In this example, we examine the sources and magnitude of uncertainty in the interannual carbon budget of a small area of central Oregon. We undertake our carbon modelling using the Data Assimilation Linked Ecosystem Carbon model (DALEC_CW); a simple forest carbon/water dynamics model. The model consists of a 'big leaf' surface exchange scheme, which regulates the flow of carbon and water between the atmosphere and the land surface. The fate of the carbon within the land surface is controlled by a carbon module, which apportions fixed carbon amongst plant carbon pools (roots, woody growth and leaves). The carbon within the plant pools is then deposited over time into litter pools, where it is decomposed and returned to the atmosphere.

[Schematic]
DALEC C and Water dynamics model. Pools are shown as grey boxes, whilst fluxes are represented as arrows. The left hand plot illustrates the C module: GPP (gross primary production) is allocated to foliage (f), roots (r) or woody (w) material. Allocation fluxes are marked A, whilst losses are marked L. C loss is through respiration fluxes (R), split between autotrophic (a) and heterotrophic (h) sources. The right panel details the flow of water through the model: Precipitation (P) is allocated between 10 soil water layers (W1…10). Vertical drainage flows (F1…9) occur when soil layers are saturated. Water may be lost through gravitational drainage (Fg) to groundwater or evapotranspiration (ET).
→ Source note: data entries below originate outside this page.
**src/rtl/mem_stage_ctrl.sv**
```systemverilog
// Type definitions shared by the pipeline latches around the memory stage.
// EX|MEM carries the decoded controls plus operands; MEM|WB carries the
// writeback payload selected here.
package aww_types_pkg;

    typedef struct packed {
        logic [31:0] pc_plus;
        logic [31:0] aluout;
        logic [31:0] rdat2;
        logic [15:0] imm;
        logic [4:0]  wsel;
        logic        RegWr;
        logic        DataRead;
        logic        DataWrite;
        logic        Jal;
        logic        ImmToReg;
        logic        LoadLinked;
        logic        StoreConditional;
        logic        Halt;
    } exmem_t;

    typedef struct packed {
        logic [31:0] wdat;
        logic [31:0] dmemload;
        logic [31:0] pc_plus;
        logic [4:0]  wsel;
        logic        RegWr;
        logic        DataRead;
        logic        Halt;
    } memwb_t;

endpackage

// Memory stage controller: issues dcache requests, tracks LL/SC link, builds MEM|WB.
// Latency: non-memory ops 1 cycle; memory ops 1 + cycles until dhit.
// Backpressure: mem_stall holds upstream while a memory op waits for dhit.
module mem_stage_ctrl
    import aww_types_pkg::*;
(
    input  logic        CLK,
    input  logic        nRST,
    input  exmem_t      exmem,
    input  logic        exmem_valid,
    input  logic        dhit,
    input  logic [31:0] dload,
    input  logic        snoop_inv,
    input  logic [31:0] snoop_addr,
    output logic        dREN,
    output logic        dWEN,
    output logic [31:0] daddr,
    output logic [31:0] dstore,
    output memwb_t      memwb,
    output logic        memwb_valid,
    output logic        mem_stall,
    output logic        halt
);

    typedef enum logic {IDLE, ACCESS} state_t;

    state_t      state;
    state_t      nextState;

    // Request fields frozen for the duration of an access.
    logic [31:0] reqAddr;
    logic [31:0] reqData;
    logic        reqRead;
    logic        reqWrite;

    logic [31:0] linkAddr;
    logic        linkValid;
    logic [31:0] linkAddrNext;

    logic        linkHit;
    logic        scFail;
    logic        issueReq;
    logic        accessDone;
    logic        llSet;
    logic        scDone;
    logic        snoopHit;
    logic        loadMemwb;
    memwb_t      memwbNext;

    // A failing SC never touches memory, so it is not a qualifying request.
    // Gating with nRST keeps mem_stall low while reset is held.
    assign linkHit    = linkValid && (linkAddr == exmem.aluout);
    assign scFail     = exmem.StoreConditional && !linkHit;
    assign issueReq   = nRST && exmem_valid && (exmem.DataRead || exmem.DataWrite)
                        && !halt && !scFail;
    assign accessDone = (state == ACCESS) && dhit;

    assign daddr  = (state == ACCESS) ? reqAddr : exmem.aluout;
    assign dstore = (state == ACCESS) ? reqData : exmem.rdat2;

    // State register.
    always_ff @(posedge CLK or negedge nRST) begin
        if (!nRST) begin
            state <= IDLE;
        end else begin
            state <= nextState;
        end
    end

    // Next state plus request/stall outputs.
    always_comb begin
        nextState = state;
        dREN      = 1'b0;
        dWEN      = 1'b0;
        mem_stall = 1'b0;
        case (state)
            IDLE: begin
                if (issueReq) begin
                    nextState = ACCESS;
                    mem_stall = 1'b1;
                end
            end
            ACCESS: begin
                dREN = reqRead;
                dWEN = reqWrite && !reqRead;
                if (dhit) begin
                    nextState = IDLE;
                end else begin
                    mem_stall = 1'b1;
                end
            end
            default: nextState = IDLE;
        endcase
    end

    // Capture the request on IDLE->ACCESS so a wobbling exmem cannot disturb it.
    always_ff @(posedge CLK or negedge nRST) begin
        if (!nRST) begin
            reqAddr  <= '0;
            reqData  <= '0;
            reqRead  <= 1'b0;
            reqWrite <= 1'b0;
        end else if ((state == IDLE) && issueReq) begin
            reqAddr  <= exmem.aluout;
            reqData  <= exmem.rdat2;
            reqRead  <= exmem.DataRead;
            reqWrite <= exmem.DataWrite;
        end
    end

    // Link bookkeeping: LL sets at its dhit, any SC completion or matching snoop clears.
    // The snoop compares against the address being written this edge, so a snoop
    // coinciding with an LL to the same word wins over the set.
    always_comb begin
        llSet        = accessDone && exmem.LoadLinked;
        scDone       = exmem.StoreConditional &&
                       (accessDone ||
                        ((state == IDLE) && exmem_valid && !halt && scFail));
        linkAddrNext = llSet ? reqAddr : linkAddr;
        snoopHit     = snoop_inv && (snoop_addr == linkAddrNext);
    end

    // Link register update.
    always_ff @(posedge CLK or negedge nRST) begin
        if (!nRST) begin
            linkAddr  <= '0;
            linkValid <= 1'b0;
        end else begin
            linkAddr <= linkAddrNext;
            if (snoopHit || scDone) begin
                linkValid <= 1'b0;
            end else if (llSet) begin
                linkValid <= 1'b1;
            end
        end
    end

    // MEM|WB payload and the condition under which it is loaded.
    // An SC that reached ACCESS was a success; in IDLE the only SC seen is a failure.
    always_comb begin
        memwbNext          = '0;
        memwbNext.pc_plus  = exmem.pc_plus;
        memwbNext.wsel     = exmem.wsel;
        memwbNext.RegWr    = exmem.RegWr;
        memwbNext.DataRead = exmem.DataRead;
        memwbNext.Halt     = exmem.Halt;
        memwbNext.dmemload = accessDone ? dload : 32'h0;
        if (exmem.Jal) begin
            memwbNext.wdat = exmem.pc_plus;
        end else if (exmem.StoreConditional) begin
            memwbNext.wdat = {31'b0, (state == ACCESS)};
        end else if (exmem.ImmToReg) begin
            memwbNext.wdat = {exmem.imm, 16'h0000};
        end else begin
            memwbNext.wdat = exmem.aluout;
        end
        if (state == ACCESS) begin
            loadMemwb = dhit;
        end else begin
            loadMemwb = exmem_valid && !halt && !issueReq;
        end
    end

    // MEM|WB latch and sticky halt.
    always_ff @(posedge CLK or negedge nRST) begin
        if (!nRST) begin
            memwb       <= '0;
            memwb_valid <= 1'b0;
            halt        <= 1'b0;
        end else begin
            memwb_valid <= loadMemwb;
            if (loadMemwb) begin
                memwb <= memwbNext;
                if (exmem.Halt) begin
                    halt <= 1'b1;
                end
            end
        end
    end

endmodule

```
**config.mk**
```make
export PLATFORM = sky130hd
export DESIGN_NAME = mem_stage_ctrl
export DESIGN_NICKNAME = d
export VERILOG_FILES = /design/src/rtl/mem_stage_ctrl.sv
export SDC_FILE = /design/constraint.sdc
export NUM_CORES = 1
export LEC_CHECK = 0
export BUFFER_PORTS_ARGS = -buffer_cell sky130_fd_sc_hd__buf_2
export CAP_MARGIN = 20
export CORE_MARGIN = 4
export CORE_UTILIZATION = 50
export CTS_CLUSTER_DIAMETER = 40
export DETAILED_ROUTE_END_ITERATION = 10
export MAX_ROUTING_LAYER = met4
export PLACE_DENSITY_LB_ADDON = 0.05
export SLEW_MARGIN = 20
export SYNTH_ARGS = -nofsm -noshare
export SYNTH_HDL_FRONTEND = slang
export SYNTH_SLANG_ARGS = --single-unit
```
**constraint.sdc**
```tcl
create_clock -name CLK -period 2.5 [get_ports CLK]
set_input_delay 0.5 -clock CLK [delete_from_list [all_inputs] [get_ports CLK]]
set_output_delay 0.5 -clock CLK [all_outputs]
set_load 0.02 [all_outputs]
```
==> impl_summary.log, run 1 <==
INFO  metric run_status = finished, violations left
INFO  metric violations = negative setup slack
INFO  metric synth_area_leader_cell = sky130_fd_sc_hd__dfrtp_1
INFO  metric remaining_number_of_nets_flagged_by_the_antenna_check_after_routing = 0
INFO  metric synth_async_sr_flop_share = 100%
INFO  metric chipHeight = 149 µm
INFO  metric grt_start_max_net_pins = 128
INFO  metric via_count = 7,721
INFO  metric critPathKind = reg -> out
INFO  metric num_io_pins = 367
INFO  metric post-synth-top-area-fraction = 52.0%
INFO  metric vias_per_cell = 5.16
INFO  metric transition_at_the_pin_with_the_smallest_max_transition_slack = 901 ps
INFO  metric register_bit_count_reported_by_yosys = 206
INFO  metric combinationalPowerShare = 11.7%
INFO  metric final_report_max_slew_violation_count = 0
INFO  metric synth_sequential_area_ratio = 52.0%
INFO  metric endpoint_kind = primary output
INFO  metric worstSetupStartpointType = flip-flop
INFO  metric worst-path-buf-inv = 1
INFO  metric finalSetupViolations = 1
INFO  metric share_seq_of_total_power = 36.7%
INFO  metric final_period_minus_worst_setup_slack = 2830 ps
INFO  metric required_time_at_the_endpoint_of_the_critical_path = 2000 ps
INFO  metric timing.clock.skew = 20.2 ps
INFO  metric port_buffers = 366
INFO  metric worst-endpoint-arrival = 2330 ps
INFO  metric die_area = 0.0221 mm²
INFO  metric finalWeightedCongestion = 0.866
INFO  metric cp_slowest_cell = sky130_fd_sc_hd__dfrtp_1
INFO  metric setup_slack = -331 ps
INFO  metric nFillCells = 1,476
INFO  metric cpPeakStageDelay = 410 ps
INFO  metric yosysMostFrequentCell = sky130_fd_sc_hd__dfrtp_1
INFO  metric first_iter_violations = 269
INFO  metric clock_power_share = 51.6%
INFO  metric cts-buffers-inserted = 36
INFO  metric tritoncts_num_sinks = 206
INFO  metric number_of_antenna_violations_at_the_first_check_in_global_routing = 8
INFO  metric drive_above_1_share = 59.0%
INFO  metric synth-warning-count = 0
INFO  metric start_util = 50.9%
INFO  metric row_cnt = 51
INFO  metric clockRootBuffer = sky130_fd_sc_hd__clkbuf_16
INFO  metric yosys-top-cells-count = 206 x sky130_fd_sc_hd__dfrtp_1, 200 x sky130_fd_sc_hd__mux2_2, 96 x sky130_fd_sc_hd__nand2_1, 57 x sky130_fd_sc_hd__xnor2_1, 53 x sky130_fd_sc_hd__o21ai_0
INFO  metric synth-edff-count = 0
INFO  metric drc = 0
INFO  metric relSlewSlack = 40.0%
INFO  metric rsz_0062_raised_after_global_routing = true
INFO  metric first_pass_grt_wire_length = 44.7 mm
INFO  metric dieWidth = 149 µm
INFO  metric yosysUniqueCellTypes = 38
INFO  metric path_max_fanout = 2
INFO  metric routed_wl = 29.4 mm
INFO  metric area_growth_syn_to_layout = 38.4%
INFO  metric static-leakage-power = 7.16 nW
INFO  metric fin_tns_setup = -331 ps
INFO  metric irDropWorstVdd = 0.576 mV
INFO  metric cap_viol_max_count = 0
INFO  metric final_hold_viol_count = 0
INFO  metric post_synth_inst_count = 788
INFO  metric dr.pass1.iters = 4
INFO  metric worstSkewPairLatency = 500 ps
INFO  metric synthFlopType = sky130_fd_sc_hd__dfrtp_1
INFO  metric intPower = 7.29 mW
INFO  metric clock.fmax = 0.353 GHz
INFO  metric final_nets = 1,389
INFO  metric final.hold.worst_slack = 207 ps
INFO  metric clock_tree.buffer_depth = 3
INFO  metric critPathTopFamily = simple AND/OR/NAND/NOR gates
INFO  metric min_period_over_period = 113%
INFO  metric worst_hold_path_type = in -> reg
INFO  metric syn_area_per_cell = 12.6 µm²
INFO  metric dp.final_hpwl = 21.2 mm
INFO  metric first_global_vias = 8,172
INFO  metric total_power_density_per_cell_area = 705 mW/mm²
INFO  metric synth_top_cells_by_area = sky130_fd_sc_hd__dfrtp_1 52%, sky130_fd_sc_hd__mux2_2 23%, sky130_fd_sc_hd__xnor2_1 5.0%
INFO  metric syn_nets = 982
INFO  metric total_power = 9.67 mW
INFO  metric netSwitchingPower = 2.38 mW
INFO  metric cts.clk_slew.worst_paths = 50 ps
INFO  metric ctsHtreeMaxLevel = 2
INFO  metric synth.cell_area = 0.00991 mm²
INFO  metric worst_path_cell_chain = xnor2_2 -> nand4_1 -> nor4_2 -> nand3_1 -> a211o_4 -> o21ai_2 -> buf_6
INFO  metric gr-usage-all-layers = 26.7%
INFO  metric globalRoute.totalOverflow = 0
INFO  metric core = 0.0195 mm²
INFO  metric drt-wirelength-per-cell = 19.6 µm
INFO  metric pre_cts_worst_setup_slack = -239 ps
INFO  metric switching_share = 24.6%
INFO  metric clock_tree_from_tritoncts = yes
[state kept, by name, summed over array words and instances (netlist names)]
register and cells:
reqWrite 1, memwb 104, linkAddr 32, state 1
reqAddr 32, reqData 32, reqRead 1, linkValid 1
halt 1, memwb_valid 1
[worst paths after layout]
kind	start	endpoint	cells after the start	slack (ps)
max	linkAddr[27]	mem_stall	7	-330
min	dload[8]	memwb[48]	3	210
max reg2reg	linkAddr[27]	reqAddr[12]	8	70
min reg2reg	halt	halt	2	490
max in group asynchronous	nRST	state	4	700
min in group asynchronous	nRST	memwb[79]	3	580
[metal layers]
layer | vias to the layer above | wire length [µm] | global-route usage (%)
li1 | 3624 | - | -
met1 | 3748 | 12400 | 34.2
met2 | 302 | 14100 | 42.8
met3 | 47 | 2220 | 6.29
met4 | 0 | 654 | 7.60
met5 | - | 0 | -
[cell type report]
class                      instances  area, µm²  area share (%)
sequential                       206       5160            37.6
multi-input combinational        527       4580            33.4
timing repair buffer             416       2340            17.1
clock buffer                      51       1090            7.93
tap                              265        332            2.42
clock inverter                    15        170            1.24
inverter                           8       30.0           0.219
antenna                            9       22.5           0.164
[per-stage QoR]
| stage | instance area, µm² | std cells | utilization, % |
|---|---|---|---|
| after floorplan | 9920 | 788 | - |
| after global placement | 12300 | 1419 | 63.4 |
| after detailed placement | 12300 | 1419 | 63.4 |
| after CTS | 13700 | 1487 | 70.2 |
| after global routing | 13700 | 1496 | 70.5 |
| final | 13700 | 1497 | 70.5 |
[layout by cell type (no fill, tap or decap), types with 4 or more instances in the layout]
master,synthesis,final
sky130_fd_sc_hd__a21oi_1,6,5
sky130_fd_sc_hd__a22o_1,15,15
sky130_fd_sc_hd__buf_12,0,6
sky130_fd_sc_hd__buf_2,13,364
sky130_fd_sc_hd__buf_4,1,40
sky130_fd_sc_hd__clkbuf_16,0,38
sky130_fd_sc_hd__clkbuf_8,0,12
sky130_fd_sc_hd__clkinv_2,0,6
sky130_fd_sc_hd__dfrtp_1,206,205
sky130_fd_sc_hd__diode_2,0,9
sky130_fd_sc_hd__inv_1,8,8
sky130_fd_sc_hd__mux2_2,200,200
sky130_fd_sc_hd__mux2_4,29,29
sky130_fd_sc_hd__mux2i_1,16,16
sky130_fd_sc_hd__nand2_1,96,96
sky130_fd_sc_hd__nand4_1,13,13
sky130_fd_sc_hd__nor2_1,6,6
sky130_fd_sc_hd__o21ai_0,53,52
sky130_fd_sc_hd__xnor2_1,57,51
sky130_fd_sc_hd__xnor2_2,0,6
sky130_fd_sc_hd__xor2_1,4,4
[power groups by stage]
stage               Sequential [mW]  Combinational, mW  Clock [mW]
floorplan                      3.78              0.351           0
global placement               3.59               1.13           0
detailed placement             3.60               1.13           0
CTS                            3.55               1.14        5.08
global route                   3.56               1.22        5.27
finish                         3.55               1.13        4.99
[cells by family (layout without fill, tap and decap cells)]
family          Yosys count  after routing  share of synthesized area [%]
buf+inv                  55            490                           2.51
mux                     245            245                           28.7
compound gates           85             85                           5.21
other cells               0              9                              0
flops                   206            206                           52.0
xor+xnor                 61             61                           5.39
simple gates            136            136                           6.15
[worst register-to-register path, stage by stage (launching register included)]
cell                        delay (ps)
sky130_fd_sc_hd__dfrtp_1           410
sky130_fd_sc_hd__xnor2_2           180
sky130_fd_sc_hd__nand4_1           170
sky130_fd_sc_hd__nor4_2            350
sky130_fd_sc_hd__nand3_1           160
sky130_fd_sc_hd__a211o_4           360
sky130_fd_sc_hd__buf_4             170
sky130_fd_sc_hd__clkbuf_16         220
sky130_fd_sc_hd__mux2_4            330
[timing repair]
item	4_1_cts	5_1_grt
cloned	0	1
resized for setup	7	3
hold buffers	1	0
hold endpoints to repair	9	0
endpoints found under the setup margin	1	28
pin swaps	7	3
buffers inserted	1	0
Note: power is estimated with default switching activity, not from simulation.
==> inputs of run 2 (changes only) <==
CORE_ASPECT_RATIO = 0.9   (was default)
SKIP_CTS_REPAIR_TIMING = 1   (was default)
==> impl_summary.log, run 2 (synthesized netlist as in run 1, its figures left out) <==
INFO  metric run_status = finished, violations left (unchanged)
INFO  metric violations = negative setup slack (unchanged)
INFO  metric row_cnt = 48 (was 51)
INFO  metric crit-reg2reg-capture = reqData[22] (was reqAddr[12])
INFO  metric worst-r2r-setup-slack = 50 ps (was 70 ps)
INFO  metric clock.fmax = 0.359 GHz (was 0.353 GHz)
INFO  metric drc = 0 (unchanged)
INFO  metric worst-endpoint-arrival = 2290 ps (was 2330 ps)
INFO  metric relSlewSlack = 52.6% (was 40.0%)
INFO  metric number_of_antenna_violations_at_the_first_check_in_global_routing = 8 (unchanged)
INFO  metric static-leakage-power = 7.10 nW (was 7.16 nW)
INFO  metric grt_start_max_net_pins = 113 (was 128)
INFO  metric stdcell_count = 1,471 (was 1,497)
INFO  metric path_max_fanout = 2 (unchanged)
INFO  metric clock_tree_from_tritoncts = yes (unchanged)
INFO  metric drive_above_1_share = 59.2% (was 59.0%)
INFO  metric endpoint_kind = primary output (unchanged)
INFO  metric global_route.usage.met3 = 6.95% (was 6.29%)
INFO  metric dp.final_hpwl = 21.5 mm (was 21.2 mm)
INFO  metric port_buffers = 366 (unchanged)
INFO  metric gr-usage-all-layers = 26.8% (was 26.7%)
INFO  metric worst_hold_path_type = in -> async (was in -> reg)
INFO  metric irDropWorstVdd = 0.590 mV (was 0.576 mV)
INFO  metric core = 0.0193 mm² (was 0.0195 mm²)
INFO  metric dieWidth = 156 µm (was 149 µm)
INFO  metric vias_per_cell = 5.25 (was 5.16)
INFO  metric final_design_area_no_fill = 0.0136 mm² (was 0.0137 mm²)
INFO  metric final_report_max_slew_violation_count = 0 (unchanged)
INFO  metric start_util = 51.3% (was 50.9%)
INFO  metric timing.clock.skew = 18.2 ps (was 20.2 ps)
INFO  metric first_iter_violations = 277 (was 269)
INFO  metric final.hold.worst_slack = 114 ps (was 207 ps)
INFO  metric use_met2 = 42.2% (was 42.8%)
INFO  metric final_period_minus_worst_setup_slack = 2790 ps (was 2830 ps)
INFO  metric routed_wl = 29.6 mm (was 29.4 mm)
INFO  metric ctsHtreeMaxLevel = 2 (unchanged)
INFO  metric nFillCells = 1,492 (was 1,476)
INFO  metric area_growth_syn_to_layout = 37.4% (was 38.4%)
INFO  metric met1_usage = 35.3% (was 34.2%)
INFO  metric worstSetupStartpointType = flip-flop (unchanged)
INFO  metric drt-wirelength-per-cell = 20.1 µm (was 19.6 µm)
INFO  metric num_io_pins = 367 (unchanged)
INFO  metric setup_slack = -286 ps (was -331 ps)
INFO  metric top_library_cells_by_usage_in_the_layout_fill_and_taps_aside = 364 x sky130_fd_sc_hd__buf_2, 205 x sky130_fd_sc_hd__dfrtp_1, 200 x sky130_fd_sc_hd__mux2_2 (unchanged)
INFO  metric rsz_0062_raised_after_global_routing = true (unchanged)
INFO  metric clockRootBuffer = sky130_fd_sc_hd__clkbuf_16 (unchanged)
INFO  metric dr.pass1.iters = 4 (unchanged)
INFO  metric min_period_over_period = 111% (was 113%)
INFO  metric regToRegStartpoint = linkAddr[23] (was linkAddr[27])
INFO  metric transition_at_the_pin_with_the_smallest_max_transition_slack = 712 ps (was 901 ps)
INFO  metric chipHeight = 142 µm (was 149 µm)
INFO  metric cts.clk_slew.worst_paths = 50 ps (about the same)
INFO  metric most_common_cell_after_layout_fill_and_taps_aside = sky130_fd_sc_hd__buf_2 (unchanged)
INFO  metric worstSkewPairLatency = 490 ps (was 500 ps)
INFO  metric pre_cts_worst_setup_slack = -181 ps (was -239 ps)
INFO  metric finalSetupViolations = 1 (unchanged)
INFO  metric final_hold_viol_count = 0 (unchanged)
INFO  metric cap_viol_max_count = 0 (unchanged)
INFO  metric globalRoute.totalOverflow = 0 (unchanged)
INFO  metric tritoncts_num_sinks = 206 (unchanged)
INFO  metric gr_busiest_metal = met2 (unchanged)
INFO  metric required_time_at_the_endpoint_of_the_critical_path = 2000 ps (about the same)
INFO  metric first_pass_grt_wire_length = 45.4 mm (was 44.7 mm)
INFO  metric remaining_number_of_nets_flagged_by_the_antenna_check_after_routing = 0 (unchanged)
INFO  metric largest_register_ff_count = 104 (unchanged)
INFO  metric worstRegToRegCells = 8 (unchanged)
INFO  metric fin_tns_setup = -286 ps (was -331 ps)
INFO  metric total_power_density_per_cell_area = 704 mW/mm² (was 705 mW/mm²)
INFO  metric final_nets = 1,381 (was 1,389)
INFO  metric die_area = 0.0221 mm² (about the same)
INFO  metric dpl-instance-area = 0.0123 mm² (about the same)
INFO  metric first_global_vias = 8,028 (was 8,172)
INFO  metric place_inst = 1,399 (was 1,419)
INFO  metric via_count = 7,730 (was 7,721)
INFO  metric largest-register = memwb (unchanged)
INFO  metric finalWeightedCongestion = 0.870 (was 0.866)
INFO  metric critPathKind = reg -> out (unchanged)
INFO  metric clock_tree.buffer_depth = 3 (unchanged)
INFO  metric cts-buffers-inserted = 34 (was 36)
## run 2: cell count changes in the layout (fill, tap and decap cells not counted), sizes merged
| cell | change |
|---|---|
| inv | -1 |
| dlygate4sd3 | -1 |
| clkinvlp | +2 |
| clkbuf | -10 |
| buf | -3 |
| bufinv | +1 |
| clkinv | +1 |
## run 2: cell type report
cell class	count	area, µm²	share of cell area [%]
diodes	9	22.5	0.165
clock buffers	43	998	7.33
clock inverters	18	215	1.58
inverters	8	30.0	0.221
multi-input cells	527	4610	33.9
flip-flops and latches	206	5160	37.9
well taps	250	313	2.30
repair buffers	410	2270	16.6
## run 2: layer usage
| metal | vias up | routed length [µm] |
|---|---|---|
| met1 | 3791 | 12500 |
| met5 | - | 0 |
| met2 | 289 | 14000 |
| met3 | 43 | 2500 |
| li1 | 3607 | - |
| met4 | 0 | 605 |
## run 2: power by group
part	switching, mW	internal (mW)	total, mW	leakage (nW)
Sequential	0.0658	3.48	3.55	2.79
Combinational	0.660	0.467	1.13	3.73
Clock	1.66	3.25	4.91	0.591
Total	2.39	7.20	9.58	7.10
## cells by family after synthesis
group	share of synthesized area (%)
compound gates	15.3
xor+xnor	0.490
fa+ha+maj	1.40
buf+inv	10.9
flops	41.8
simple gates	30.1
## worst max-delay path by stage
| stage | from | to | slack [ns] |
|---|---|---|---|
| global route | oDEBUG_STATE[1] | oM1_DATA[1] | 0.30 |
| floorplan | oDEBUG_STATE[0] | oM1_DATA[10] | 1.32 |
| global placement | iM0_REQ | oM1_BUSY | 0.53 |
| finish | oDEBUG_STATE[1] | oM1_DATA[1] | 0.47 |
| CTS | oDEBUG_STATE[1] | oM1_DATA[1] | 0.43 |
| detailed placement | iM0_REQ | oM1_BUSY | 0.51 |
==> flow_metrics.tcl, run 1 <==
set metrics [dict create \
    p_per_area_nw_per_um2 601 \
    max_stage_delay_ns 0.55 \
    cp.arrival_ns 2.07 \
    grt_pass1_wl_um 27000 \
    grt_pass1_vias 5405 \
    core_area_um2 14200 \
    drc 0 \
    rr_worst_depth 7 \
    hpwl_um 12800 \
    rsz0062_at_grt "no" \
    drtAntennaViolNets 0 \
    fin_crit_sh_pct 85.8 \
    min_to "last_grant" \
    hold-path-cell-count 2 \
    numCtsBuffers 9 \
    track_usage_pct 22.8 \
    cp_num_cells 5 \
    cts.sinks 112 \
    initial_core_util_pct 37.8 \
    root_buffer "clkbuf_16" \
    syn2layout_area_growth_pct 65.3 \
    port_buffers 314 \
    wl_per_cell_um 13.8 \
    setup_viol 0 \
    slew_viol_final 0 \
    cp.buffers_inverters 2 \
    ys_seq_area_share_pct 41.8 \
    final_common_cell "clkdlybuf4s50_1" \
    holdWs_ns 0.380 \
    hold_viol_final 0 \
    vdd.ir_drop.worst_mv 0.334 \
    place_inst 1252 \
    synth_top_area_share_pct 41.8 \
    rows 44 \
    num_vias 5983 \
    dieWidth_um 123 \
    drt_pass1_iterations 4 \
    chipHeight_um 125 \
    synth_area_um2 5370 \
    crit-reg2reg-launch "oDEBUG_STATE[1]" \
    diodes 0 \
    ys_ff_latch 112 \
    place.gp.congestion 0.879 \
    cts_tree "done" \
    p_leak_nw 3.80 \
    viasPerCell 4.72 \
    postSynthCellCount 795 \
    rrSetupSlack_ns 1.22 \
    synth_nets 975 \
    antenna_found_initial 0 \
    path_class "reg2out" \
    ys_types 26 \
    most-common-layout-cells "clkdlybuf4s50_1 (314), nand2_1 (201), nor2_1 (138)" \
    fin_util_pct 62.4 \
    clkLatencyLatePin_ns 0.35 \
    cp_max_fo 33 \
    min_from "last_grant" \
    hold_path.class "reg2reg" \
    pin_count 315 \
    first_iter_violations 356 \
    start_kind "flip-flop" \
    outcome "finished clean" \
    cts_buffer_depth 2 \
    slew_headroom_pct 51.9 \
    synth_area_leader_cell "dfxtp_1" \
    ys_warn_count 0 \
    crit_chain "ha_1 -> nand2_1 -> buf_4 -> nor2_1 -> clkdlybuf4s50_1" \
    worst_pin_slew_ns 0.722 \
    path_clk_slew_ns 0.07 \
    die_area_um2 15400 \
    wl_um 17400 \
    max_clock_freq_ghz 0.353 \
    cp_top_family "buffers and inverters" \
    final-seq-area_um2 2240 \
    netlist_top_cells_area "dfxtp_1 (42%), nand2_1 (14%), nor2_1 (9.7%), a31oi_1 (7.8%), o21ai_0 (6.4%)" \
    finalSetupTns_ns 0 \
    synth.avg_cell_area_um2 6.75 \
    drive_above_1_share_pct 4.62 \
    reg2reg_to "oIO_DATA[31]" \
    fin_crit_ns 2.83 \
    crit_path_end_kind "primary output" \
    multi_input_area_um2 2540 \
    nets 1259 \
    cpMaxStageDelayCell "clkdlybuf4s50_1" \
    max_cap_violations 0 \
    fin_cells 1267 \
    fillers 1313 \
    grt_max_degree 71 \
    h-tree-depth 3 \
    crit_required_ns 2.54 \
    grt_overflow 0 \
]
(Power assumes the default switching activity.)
Assessing Parameter Uncertainty

The rate of carbon exchange is dependent on the driving meteorology, and a set of rate parameters which must be known or estimated before modelling can proceed. These rate parameters are physiologically meaningful, and may be measured to some extent. However, some rate parameters have long time constants and may be difficult to measure in practice, and as such there are inherent uncertainties in the parameter measurements and estimates. We calibrated the model parameters using a data assimilation technique (the ensemble Kalman filter), which corrects the parameters sequentially by confronting model estimates (which are dependent on the current parameter set) with observations. The model parameters are adjusted in a way which balances the uncertainty of the observations with the uncertainty of the model, such that the most likely parameter set is returned. The resultant parameter distributions are outlined below.

[parameters]

We calibrated the model against observations made at the Metolius 'young' flux tower, at which measurements of forest carbon and water exchange are made via the eddy covariance technique. The calibrated model performed well, and reasonably reproduced the observed data for the study site

[model_results]

Assessing Meteorological Driver Uncertainty

We produced a 1000 member ensemble of weather scenarios for the study area surrounding the Metolius 'young' flux tower via geostatistical simulation. Meteorological observations are also made at the Young tower, but these were excluded from the simulation exercise. The ensembles were conditioned on meteorological observations from stations surrounding the site (see the other examples for maps of the meteorological network). The range of the ensemble reflects the uncertainty surrounding the estimation of meteorological drivers for the site, whilst the mean of the ensemble is equivalent to the Kriging estimate of the meteorology.

[simulations]

Assessing Modelled Carbon Uncertainty

Having established the uncertainties surrounding the parameters and drivers of the model, we were able to run a number of experiments to assess the uncertainty of the final carbon budget for the study site. In the first experiment we generated an ensemble of parameterisations, whilst using the site observations of meteorology to drive the model. In the second experiment, we parameterised the model with the ensemble mean of the parameter set and drove the model with 1000 equiprobable meteorological scenarios. In the final experiment we sampled the full range of uncertainty from both the parameter and meteorological ensembles.

[Error_propagation]

The results of the experiments showed that parameter uncertainty dominated the uncertainty in the final carbon budget; in this case up to 50% of the predicted carbon uptake. The uncertainty in meteorology was much less significant, accounting for <5% of the total carbon budget. The combined uncertainty accounted for ~54% of the total carbon budget. We repeated the analysis, conditioning the meteorological simulations on data further from the study site (results not shown), and found a maximum uncertainty of ~20% in the total carbon budget when utilising stations >100km away from the site. We conclude that improvements in model parameterisation are more critical than improvements in driver quality for the estimation of regional carbon budgets.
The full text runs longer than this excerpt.